Monday, May 22, 2006

Graduation

Graduation. It's that time of year! My niece graduated from high school this past weekend and is, hopefully, headed to the US Coast Guard Academy. I have three youth graduating from high school this coming week. My son, who originally planned to graduate this spring, is now on hold until December. (Why can't parents somehow download into their children's brains the vagaries of academic advisors and how to avoid 'mis-advisement'? Guess we each have to learn the hard way!)

Of course, the traditional speech which goes along with graduation almost invariably includes "it's an ending, it's a beginning". At a seminary graduation I attended, the seminary president noted that graduation was a 'little escaton', a small ending as opposed to The Escaton, the starting of the End Times. That's true, but there seems to be something missing from both assessments. I've been through four graduations of my own, and one with my son, and have only now made the connection that graduation is not only an ending. It's a completion.

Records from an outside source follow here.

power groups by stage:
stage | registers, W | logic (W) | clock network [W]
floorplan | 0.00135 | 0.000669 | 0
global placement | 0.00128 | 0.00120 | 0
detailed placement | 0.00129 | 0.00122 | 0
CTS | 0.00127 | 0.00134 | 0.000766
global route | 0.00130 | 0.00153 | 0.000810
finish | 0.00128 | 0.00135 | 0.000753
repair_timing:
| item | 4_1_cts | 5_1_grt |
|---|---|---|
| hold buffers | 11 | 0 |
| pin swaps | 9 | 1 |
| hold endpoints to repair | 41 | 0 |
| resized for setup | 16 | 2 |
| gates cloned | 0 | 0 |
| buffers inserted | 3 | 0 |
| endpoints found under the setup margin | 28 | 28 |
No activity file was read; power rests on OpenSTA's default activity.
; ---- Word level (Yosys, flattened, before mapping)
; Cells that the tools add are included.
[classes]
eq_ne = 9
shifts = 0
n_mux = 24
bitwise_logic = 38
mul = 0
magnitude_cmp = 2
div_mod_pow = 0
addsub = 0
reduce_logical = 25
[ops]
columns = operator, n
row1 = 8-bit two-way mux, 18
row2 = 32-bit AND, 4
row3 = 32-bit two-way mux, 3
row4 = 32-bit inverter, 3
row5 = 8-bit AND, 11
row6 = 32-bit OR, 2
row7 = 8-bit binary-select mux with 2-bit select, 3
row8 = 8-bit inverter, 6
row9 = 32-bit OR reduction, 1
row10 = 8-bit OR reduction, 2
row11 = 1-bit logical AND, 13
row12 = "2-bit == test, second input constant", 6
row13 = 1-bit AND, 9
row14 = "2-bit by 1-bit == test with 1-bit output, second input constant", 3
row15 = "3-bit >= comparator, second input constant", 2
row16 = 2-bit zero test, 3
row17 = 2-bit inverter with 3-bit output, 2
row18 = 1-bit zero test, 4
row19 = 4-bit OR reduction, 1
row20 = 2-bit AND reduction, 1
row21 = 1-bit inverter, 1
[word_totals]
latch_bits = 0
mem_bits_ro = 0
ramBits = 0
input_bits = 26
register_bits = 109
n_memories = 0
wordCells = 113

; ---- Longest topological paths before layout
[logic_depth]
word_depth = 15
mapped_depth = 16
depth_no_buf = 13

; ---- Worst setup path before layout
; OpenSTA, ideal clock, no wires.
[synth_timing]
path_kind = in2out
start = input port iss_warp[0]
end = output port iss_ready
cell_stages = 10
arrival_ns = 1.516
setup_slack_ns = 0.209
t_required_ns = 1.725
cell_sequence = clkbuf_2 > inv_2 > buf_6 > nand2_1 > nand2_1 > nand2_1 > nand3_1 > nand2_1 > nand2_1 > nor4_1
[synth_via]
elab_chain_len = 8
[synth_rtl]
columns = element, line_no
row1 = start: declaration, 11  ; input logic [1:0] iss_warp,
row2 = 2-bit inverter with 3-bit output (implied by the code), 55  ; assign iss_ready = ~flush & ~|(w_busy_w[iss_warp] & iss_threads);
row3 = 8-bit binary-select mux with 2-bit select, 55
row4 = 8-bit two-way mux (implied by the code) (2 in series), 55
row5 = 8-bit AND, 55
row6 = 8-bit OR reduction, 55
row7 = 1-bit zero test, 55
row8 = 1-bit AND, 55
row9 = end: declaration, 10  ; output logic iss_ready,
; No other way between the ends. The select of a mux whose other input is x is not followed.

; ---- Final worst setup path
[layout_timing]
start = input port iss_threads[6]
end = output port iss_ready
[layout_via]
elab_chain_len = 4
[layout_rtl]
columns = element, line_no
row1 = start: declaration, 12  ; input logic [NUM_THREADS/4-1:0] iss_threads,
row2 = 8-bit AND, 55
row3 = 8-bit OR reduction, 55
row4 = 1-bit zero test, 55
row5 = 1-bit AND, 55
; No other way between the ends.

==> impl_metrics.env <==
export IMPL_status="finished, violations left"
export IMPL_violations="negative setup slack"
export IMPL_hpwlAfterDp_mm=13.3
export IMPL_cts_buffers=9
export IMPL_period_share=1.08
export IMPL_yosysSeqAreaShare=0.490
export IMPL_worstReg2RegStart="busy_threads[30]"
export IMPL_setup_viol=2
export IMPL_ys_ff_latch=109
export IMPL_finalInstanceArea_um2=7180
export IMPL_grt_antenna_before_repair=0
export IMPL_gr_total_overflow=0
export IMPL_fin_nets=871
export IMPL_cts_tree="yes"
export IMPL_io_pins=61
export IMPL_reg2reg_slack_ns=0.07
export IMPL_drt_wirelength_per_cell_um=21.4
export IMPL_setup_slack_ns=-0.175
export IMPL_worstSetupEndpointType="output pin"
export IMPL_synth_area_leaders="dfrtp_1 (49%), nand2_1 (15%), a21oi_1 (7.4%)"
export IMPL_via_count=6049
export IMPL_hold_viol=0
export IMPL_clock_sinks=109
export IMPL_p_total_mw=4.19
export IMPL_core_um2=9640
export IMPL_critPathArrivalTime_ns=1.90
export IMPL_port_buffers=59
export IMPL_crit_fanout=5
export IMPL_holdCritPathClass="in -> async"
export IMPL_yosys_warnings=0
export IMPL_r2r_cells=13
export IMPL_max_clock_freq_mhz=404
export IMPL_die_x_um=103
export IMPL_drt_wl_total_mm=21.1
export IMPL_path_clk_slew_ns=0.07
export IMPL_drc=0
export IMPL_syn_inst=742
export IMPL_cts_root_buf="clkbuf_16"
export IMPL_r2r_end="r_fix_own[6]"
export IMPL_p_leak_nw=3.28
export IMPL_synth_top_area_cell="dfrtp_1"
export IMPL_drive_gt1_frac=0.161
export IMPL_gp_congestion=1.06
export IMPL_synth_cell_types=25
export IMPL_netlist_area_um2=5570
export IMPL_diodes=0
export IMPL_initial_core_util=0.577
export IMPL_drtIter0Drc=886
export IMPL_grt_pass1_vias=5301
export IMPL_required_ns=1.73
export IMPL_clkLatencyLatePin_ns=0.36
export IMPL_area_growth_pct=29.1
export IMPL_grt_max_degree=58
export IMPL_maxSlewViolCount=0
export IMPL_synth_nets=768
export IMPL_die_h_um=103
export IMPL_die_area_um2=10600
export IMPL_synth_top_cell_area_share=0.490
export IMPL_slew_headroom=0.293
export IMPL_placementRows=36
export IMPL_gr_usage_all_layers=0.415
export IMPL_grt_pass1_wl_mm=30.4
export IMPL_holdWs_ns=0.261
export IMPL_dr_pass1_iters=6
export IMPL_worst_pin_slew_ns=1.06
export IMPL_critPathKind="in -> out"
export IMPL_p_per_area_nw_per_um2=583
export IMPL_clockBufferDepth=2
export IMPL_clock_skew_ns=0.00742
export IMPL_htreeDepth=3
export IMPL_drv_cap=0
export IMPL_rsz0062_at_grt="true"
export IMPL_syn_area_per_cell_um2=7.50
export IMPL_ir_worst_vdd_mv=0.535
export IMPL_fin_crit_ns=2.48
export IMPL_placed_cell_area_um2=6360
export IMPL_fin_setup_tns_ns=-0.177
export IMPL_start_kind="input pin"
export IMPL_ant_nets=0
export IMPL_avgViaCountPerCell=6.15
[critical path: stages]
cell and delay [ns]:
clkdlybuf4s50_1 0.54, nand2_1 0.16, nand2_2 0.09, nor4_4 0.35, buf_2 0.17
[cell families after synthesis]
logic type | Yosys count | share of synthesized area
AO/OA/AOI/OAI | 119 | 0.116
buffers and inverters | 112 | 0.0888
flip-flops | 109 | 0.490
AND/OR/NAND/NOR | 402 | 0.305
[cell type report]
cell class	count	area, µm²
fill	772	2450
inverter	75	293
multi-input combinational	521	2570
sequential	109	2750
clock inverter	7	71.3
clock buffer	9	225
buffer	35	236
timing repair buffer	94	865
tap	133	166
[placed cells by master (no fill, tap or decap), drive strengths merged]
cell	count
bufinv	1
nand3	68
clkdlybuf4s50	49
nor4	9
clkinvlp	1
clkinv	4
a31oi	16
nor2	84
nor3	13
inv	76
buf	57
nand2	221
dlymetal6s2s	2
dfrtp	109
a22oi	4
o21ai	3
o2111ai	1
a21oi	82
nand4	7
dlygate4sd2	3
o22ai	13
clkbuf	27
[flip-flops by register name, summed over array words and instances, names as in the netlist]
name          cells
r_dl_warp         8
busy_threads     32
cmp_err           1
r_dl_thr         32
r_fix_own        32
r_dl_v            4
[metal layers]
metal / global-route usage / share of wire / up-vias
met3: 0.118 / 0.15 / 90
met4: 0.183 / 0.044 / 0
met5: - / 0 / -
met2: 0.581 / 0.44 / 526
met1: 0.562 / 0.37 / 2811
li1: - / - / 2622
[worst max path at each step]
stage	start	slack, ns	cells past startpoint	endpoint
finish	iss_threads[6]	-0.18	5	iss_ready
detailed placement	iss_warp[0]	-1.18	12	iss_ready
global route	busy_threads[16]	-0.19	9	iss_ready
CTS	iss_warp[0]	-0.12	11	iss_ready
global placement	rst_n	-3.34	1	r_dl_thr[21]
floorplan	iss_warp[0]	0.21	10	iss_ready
**config.mk**
```make
export PLATFORM = sky130hd
export DESIGN_NAME = a1csa_pipe
export DESIGN_NICKNAME = d
export VERILOG_FILES = /design/src/rtl/a1csa_pipe.sv
export SDC_FILE = /design/constraint.sdc
export NUM_CORES = 1
export LEC_CHECK = 0
export BUFFER_PORTS_ARGS = -buffer_cell sky130_fd_sc_hd__buf_4
export CAP_MARGIN = 20
export CORE_MARGIN = 2
export CORE_UTILIZATION = 52
export DETAILED_ROUTE_END_ITERATION = 16
export PLACE_DENSITY_LB_ADDON = 0.3
export SLEW_MARGIN = 20
export SYNTH_ARGS = -nofsm -noshare
export SYNTH_HDL_FRONTEND = slang
export SYNTH_SLANG_ARGS = --single-unit
```
**constraint.sdc**
```tcl
create_clock -name clk -period 7 [get_ports clk]
set_input_delay 1.4 -clock clk [delete_from_list [all_inputs] [get_ports clk]]
set_output_delay 1.4 -clock clk [all_outputs]
set_load 0.01 [all_outputs]
```
**src/rtl/a1csa_pipe.sv**
```systemverilog
// Two-stage pipelined add-one carry-select adder/subtractor with valid/ready flow control.
// Define A1CSA_PIPE_OVF_EN to add the signed-overflow output ovf.
module a1csa_pipe #(
  parameter int unsigned WIDTH = 64,
  parameter int unsigned BLK   = 4
) (
  input  logic             clk,
  input  logic             rst,
  input  logic             in_valid,
  output logic             in_ready,
  input  logic             sub,
  input  logic             cin,
  input  logic [WIDTH-1:0] a,
  input  logic [WIDTH-1:0] b,
  output logic             out_valid,
  input  logic             out_ready,
  output logic [WIDTH-1:0] s,
  output logic             cout
`ifdef A1CSA_PIPE_OVF_EN
  ,
  output logic             ovf
`endif
);

  localparam int unsigned NB = WIDTH / BLK;

  if (((WIDTH % BLK) != 0) || (WIDTH < 2 * BLK)) begin : g_param_check
    $error("a1csa_pipe: WIDTH must be a multiple of BLK and at least 2*BLK");
  end

  logic adv1, adv2;
  logic v1_q, v2_q;

  assign adv2     = !v2_q || out_ready;
  assign adv1     = !v1_q || adv2;
  assign in_ready = adv1;

  // Stage 1: independent per-block sums; only block 0 sees the real carry-in.
  logic [WIDTH-1:0] bx;
  logic             c0;
  logic [BLK:0]     blk_sum;
  logic [WIDTH-1:0] s0_d, s0_q;
  logic [NB-1:0]    gen_d, gen_q, prop_d, prop_q;

  assign bx = sub ? ~b : b;
  assign c0 = sub | cin;

  always_comb begin
    s0_d    = '0;
    gen_d   = '0;
    prop_d  = '0;
    blk_sum = '0;
    for (int unsigned k = 0; k < NB; k++) begin
      blk_sum = {1'b0, a[k*BLK +: BLK]} + {1'b0, bx[k*BLK +: BLK]}
              + {{BLK{1'b0}}, (k == 0) ? c0 : 1'b0};
      s0_d[k*BLK +: BLK] = blk_sum[BLK-1:0];
      gen_d[k]           = blk_sum[BLK];
      prop_d[k]          = &blk_sum[BLK-1:0];
    end
  end

  always_ff @(posedge clk) begin
    if (rst) begin
      v1_q   <= 1'b0;
      s0_q   <= '0;
      gen_q  <= '0;
      prop_q <= '0;
    end else if (adv1) begin
      v1_q <= in_valid;
      if (in_valid) begin
        s0_q   <= s0_d;
        gen_q  <= gen_d;
        prop_q <= prop_d;
      end
    end
  end

  // Stage 2: resolve block carries, add one to every block whose select is set.
  logic [WIDTH-1:0] sum_d;
  logic             sel;
  logic             cout_d;

  always_comb begin
    sum_d  = '0;
    sel    = 1'b0;
    for (int unsigned k = 0; k < NB; k++) begin
      sum_d[k*BLK +: BLK] = sel ? (s0_q[k*BLK +: BLK] + BLK'(1)) : s0_q[k*BLK +: BLK];
      sel                 = gen_q[k] | (prop_q[k] & sel);
    end
    cout_d = sel;
  end

  logic [WIDTH-1:0] s_q;
  logic             cout_q;

  always_ff @(posedge clk) begin
    if (rst) begin
      v2_q   <= 1'b0;
      s_q    <= '0;
      cout_q <= 1'b0;
    end else if (adv2) begin
      v2_q <= v1_q;
      if (v1_q) begin
        s_q    <= sum_d;
        cout_q <= cout_d;
      end
    end
  end

  assign out_valid = v2_q;
  assign s         = s_q;
  assign cout      = cout_q;

`ifdef A1CSA_PIPE_OVF_EN
  logic a_msb_q, bx_msb_q, ovf_q;

  always_ff @(posedge clk) begin
    if (rst) begin
      a_msb_q  <= 1'b0;
      bx_msb_q <= 1'b0;
    end else if (adv1 && in_valid) begin
      a_msb_q  <= a[WIDTH-1];
      bx_msb_q <= bx[WIDTH-1];
    end
  end

  always_ff @(posedge clk) begin
    if (rst) begin
      ovf_q <= 1'b0;
    end else if (adv2 && v1_q) begin
      ovf_q <= (a_msb_q == bx_msb_q) && (sum_d[WIDTH-1] != a_msb_q);
    end
  end

  assign ovf = ovf_q;
`endif

endmodule
```
# After elaboration in Yosys (flattened, before gate mapping)
# Index checks and enable logic that the tools add are counted.
[word_totals]
in_bits = 134
ff_bits = 163
elab_cells = 109
out_inout_bits = 67
[classes]
n_reduce_logical = 22
n_addsub = 32
n_mux = 16
bitwise = 32
[ops]
columns = ["operator", "n"]
rows = [
  ["4-bit by 4-bit adder with 5-bit output", 16],
  ["64-bit 2-to-1 mux", 1],
  ["64-bit inverter", 1],
  ["4-bit AND reduction", 16],
  ["4-bit by 1-bit adder with 4-bit output (second input constant)", 15],
  ["4-bit 2-to-1 mux", 15],
  ["1-bit bitwise OR", 16],
  ["1-bit bitwise AND", 15],
  ["5-bit by 1-bit adder with 5-bit output", 1],
  ["2-bit AND reduction", 2],
  ["1-bit zero test", 2],
  ["1-bit logical OR", 2],
]

# Depth between registers and ports, before layout
[logic_depth]
depth_word = 30
depth_mapped = 11

# Worst setup path after synthesis
# No wires, ideal clock.
[synth_timing]
kind = "input port to flip-flop"
start = "in sub"
end = "reg gen_q[0]"
setup_time_ns = 0.065
t_arrival_ns = 3.564
setup_slack_ns = 3.371
t_required_ns = 6.935
cell_stages = 10
n_path_buf = 2
cell_sequence = "clkbuf_1 -> buf_1 -> xnor2_1 -> fa_1 -> fa_1 -> nor2b_1 -> o21ai_0 -> nand2_1 -> o22ai_1 -> nor2_1"
[synth_via]
elab_chain_cells = 3
[synth_rtl]
columns = ["element", "line_no", "source"]
rows = [
  ["from (decl)", "11", "input logic sub,"],
  ["64-bit 2-to-1 mux", "45", "assign bx = sub ? ~b : b;"],
  ["4-bit by 4-bit adder with 5-bit output", "54", "blk_sum = {1'b0, a[k*BLK +: BLK]} + {1'b0, bx[k*BLK +: BLK]}"],
  ["5-bit by 1-bit adder with 5-bit output (*)", "55", "+ {{BLK{1'b0}}, (k == 0) ? c0 : 1'b0};"],
  ["to (signal assigned)", "72", "gen_q <= gen_d;"],
  ["to (decl)", "43", "logic [NB-1:0] gen_d, gen_q, prop_d, prop_q;"],
]
# Mark *: on every way between the ends. The rest lies on a longest branch, timed or not.
# A chain may end at the register's enable or synchronous reset.

# Final worst setup path
[layout_timing]
start = "in out_ready"
end = "out in_ready"
[layout_via]
elab_chain_cells = 2
[layout_rtl]
columns = ["element", "line_no", "source"]
rows = [
  ["from (decl)", "16", "input logic out_ready,"],
  ["1-bit logical OR", "34", "assign adv2 = !v2_q || out_ready;"],
  ["1-bit logical OR", "35", "assign adv1 = !v1_q || adv2;"],
  ["to (decl)", "10", "output logic in_ready,"],
]
# No other way between the ends.

==> impl_metrics.toml <==
[outcome]
outcome = "finished, final reports clean"

[synth]
postSynth.asyncResetShare = 0
synth_area_per_cell_um2 = 8.57
flops_latches_synth = 162
syn-instance-count = 1112
synth.top_cells.by_count = "sky130_fd_sc_hd__dfxtp_1 (162), sky130_fd_sc_hd__nor2_1 (138), sky130_fd_sc_hd__nand2_1 (118), sky130_fd_sc_hd__a21oi_1 (103), sky130_fd_sc_hd__xor2_1 (88)"
postSynthNetCount = 1341
synth_top_cells_by_area = "sky130_fd_sc_hd__dfxtp_1 (34%), sky130_fd_sc_hd__ha_1 (10%), sky130_fd_sc_hd__xor2_1 (8.1%)"
sequential_area_share_after_synthesis = 0.340
synth-edff-count = 0
synth_top_area_cell = "sky130_fd_sc_hd__dfxtp_1"
most_repeated_cell_in_the_gate_level_netlist_after_synthesis = "sky130_fd_sc_hd__dfxtp_1"
synth_cell_types = 61
yosys.area.top_type_share = 0.340
netlist_area_mm2 = 0.00953
synth_ff_type = "sky130_fd_sc_hd__dfxtp_1"
synthesis.yosys.warnings = 0

[power]
peakVddDrop_mv = 0.178
power_leakage_uw = 0.00513
total_power_of_the_final_layout_uw = 2710
pwr_density_cell_mw_per_mm2 = 231

[clocking]
resized_cells_post_cts = 0
cts.sink_count = 162
cts_buffer_depth = 2
ctsRootBufferMaster = "sky130_fd_sc_hd__clkbuf_16"
cts_buffers = 17
clk_slew_on_worst_s_h_paths_ns = 0.06
count_of_hold_buffers_inserted_by_post_cts_repair = 0
ctsHtreeMaxLevel = 4
post-cts-setup-buffer-count = 0
tritoncts = "yes"
worst_skew_pair.late_latency_ns = 0.43

[drt]
wl_per_cell_um = 15.6
drt_wl_total_mm = 23.6
dr_total_vias = 8222
via_density_per_instance = 5.43
ant_nets = 0
drt_iter0_markers = 544
route.detailed.drc = 0
drt_pre_antenna_iters = 5

[worst_setup_path]
cp_max_fo = 5
cp-startpoint = "out_ready"
crit_path_end_kind = "output port"
critical_path.slowest_cell = "sky130_fd_sc_hd__nor2b_1"
regToRegStartpoint = "gen_q[0]"
worst-endpoint-arrival_ns = 2.20
crit_path_frequent_cell = "sky130_fd_sc_hd__buf_4"
cp_num_buf_inv = 2
critPathMaxStageDelay_ns = 0.34
timing.critical_path.from_type = "primary input"
path_class = "in2out"
cells_along_the_critical_path = "buf_4 > nor2b_1 > nand2_1 > buf_4"
path_delay_family = "simple AND/OR/NAND/NOR gates"
critPathRequiredTime_ns = 5.60

[floorplan]
core.rowCount = 49
fp.dieArea_mm2 = 0.0194
pin_count = 201
fp.dieH_um = 139
chipWidth_um = 139
design.core.area_mm2 = 0.0180
start_util = 0.531

[timing]
finalHoldWorstSlack_ns = 0.456
grt_setup_unrepaired = "no"
layout_min_cycle_time_ns = 3.60
slew_headroom = 0.333
min_period_over_period = 0.514
hold_viol = 0
timing.fmax_ghz = 0.278
worst_clock_skew_ns = 0.00743
final_max_slew_viol_count = 0
timing.final.setup_violations = 0
slew_of_the_pin_with_the_lowest_slew_margin_ns = 1.00
final_layout_setup_total_negative_slack_ns = 0

[grt]
pin_count_of_the_biggest_net_entering_global_routing = 96
groute.usage.overall = 0.243
grt_pass1_wl_mm = 38.6
first_global_vias = 7541
grt_antenna_before_repair = 0
grt.overflow.total = 0

[cells_and_area]
synthToLayoutAreaGrowth_pct = 23.1
design.final.nets = 1501
num-fill-cells = 1569
post_layout_nonfiller_instances = 1514
post_route_cells_drive_above_1_share = 0.207
final-seq-area_mm2 = 0.00324
antenna_cells = 0
multi_input_area_mm2 = 0.00591
final_core_util = 0.653

[worst_hold_path]
hold_wc_startpoint = "s[0]"
min_path_type = "reg2reg"

[placed_design]
place_inst = 1482
port_buffers = 200
place_hpwl_mm = 17.8
place_congestion = 0.897

[flow_run]
number_of_max_capacitance_violations_reported = 0
## placed cells by master, fill, tap and decap left out, types with 3 or more instances in the layout
cell,instances
sky130_fd_sc_hd__buf_4,205
sky130_fd_sc_hd__dfxtp_1,162
sky130_fd_sc_hd__nor2_1,138
sky130_fd_sc_hd__nand2_1,117
sky130_fd_sc_hd__a21oi_1,103
sky130_fd_sc_hd__xor2_1,88
sky130_fd_sc_hd__ha_1,78
sky130_fd_sc_hd__a211oi_1,54
sky130_fd_sc_hd__xnor2_1,38
sky130_fd_sc_hd__inv_1,36
sky130_fd_sc_hd__o21ai_0,23
sky130_fd_sc_hd__a21o_1,19
sky130_fd_sc_hd__nor3_1,18
sky130_fd_sc_hd__fa_1,17
sky130_fd_sc_hd__clkbuf_16,17
sky130_fd_sc_hd__o22ai_1,15
sky130_fd_sc_hd__nand3b_1,14
sky130_fd_sc_hd__mux2i_1,13
sky130_fd_sc_hd__nor2b_1,12
sky130_fd_sc_hd__nand3_1,11
sky130_fd_sc_hd__nor4_1,10
sky130_fd_sc_hd__a311oi_1,9
sky130_fd_sc_hd__nand4_1,8
sky130_fd_sc_hd__or3_1,6
sky130_fd_sc_hd__and3_1,4
sky130_fd_sc_hd__a21oi_4,3
sky130_fd_sc_hd__a21oi_2,3
sky130_fd_sc_hd__o21a_1,3
sky130_fd_sc_hd__inv_6,3
sky130_fd_sc_hd__bufinv_16,3
sky130_fd_sc_hd__clkinv_2,3
## through the flow
step	setup WS (ns)	cell area, um2
2_1_floorplan	3.37	9530
3_3_place_gp	3.19	11100
3_5_place_dp	3.11	11100
4_1_cts	3.40	11700
5_1_grt	3.33	11700
6_report	3.40	11700
## path summary, 6_finish.rpt
| kind | slack (ns) | depth (start not counted) | end |
|---|---|---|---|
| max | 3.40 | 4 | in_ready |
| min | 0.46 | 2 | s[0] |
| max reg2reg | 4.51 | 6 | s[55] |
| min reg2reg | 0.46 | 2 | s[0] |
## layout make-up
type                    count  share of cell area
clock buffers              18              0.0374
clock inverters            14              0.0149
inverters                  36              0.0115
multi-input cells         850               0.504
flip-flops and latches    162               0.276
well taps                 229              0.0244
repair buffers            205               0.131
## layer usage
metal	up-vias	global-route usage	part of all wire
met5	-	0	0
met4	0	0.0558	0.011
met3	23	0.0437	0.064
met2	287	0.335	0.41
met1	3720	0.387	0.52
li1	4192	-	-
## worst reg2reg max path: cells and delay by family, from the launching register on
kind	cells	cell delay, ns
AO/OA/AOI/OAI	4	1.17
AND/OR/NAND/NOR	2	0.71
flip-flops	1	0.52
## cells by family after synthesis
group,Yosys count,share of synthesized area
fa+ha+maj,95,0.138
buf+inv,100,0.0406
mux,13,0.0137
compound gates,257,0.180
xor+xnor,126,0.116
flops,162,0.340
simple gates,359,0.171
## flip-flops by register name, summed over array words and instances, names as in the netlist
name       cells
s             64
cout           1
v1_q           1
prop_q        15
gen_q         16
s0_q          64
out_valid      1
## where the power goes
part	internal (uW)	total [uW]	switching, uW
Clock	575	967	392
Combinational	308	673	365
Sequential	1000	1070	73.2
No activity file was read; power rests on OpenSTA's default activity.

There is a distinction. Endings may happen whether planned or not, whether anything has been accomplished or not. For those who walk the boards of graduation, who earn the right to toss their pointed mortarboards in the air, it has taken at least a certain level of work to meet the requirements of diploma or degree. Thus one has completion! Accomplishment! TADA!!

The ceremony is usually followed by a headlong rush into the next thing, into beginnings. I'd like to suggest that one take a few hours, days, weeks and hold onto that sense of completion. There's something quite satisfying about reaching a goal after a long period of time. I wish I'd taken the time to enjoy reaching my goals!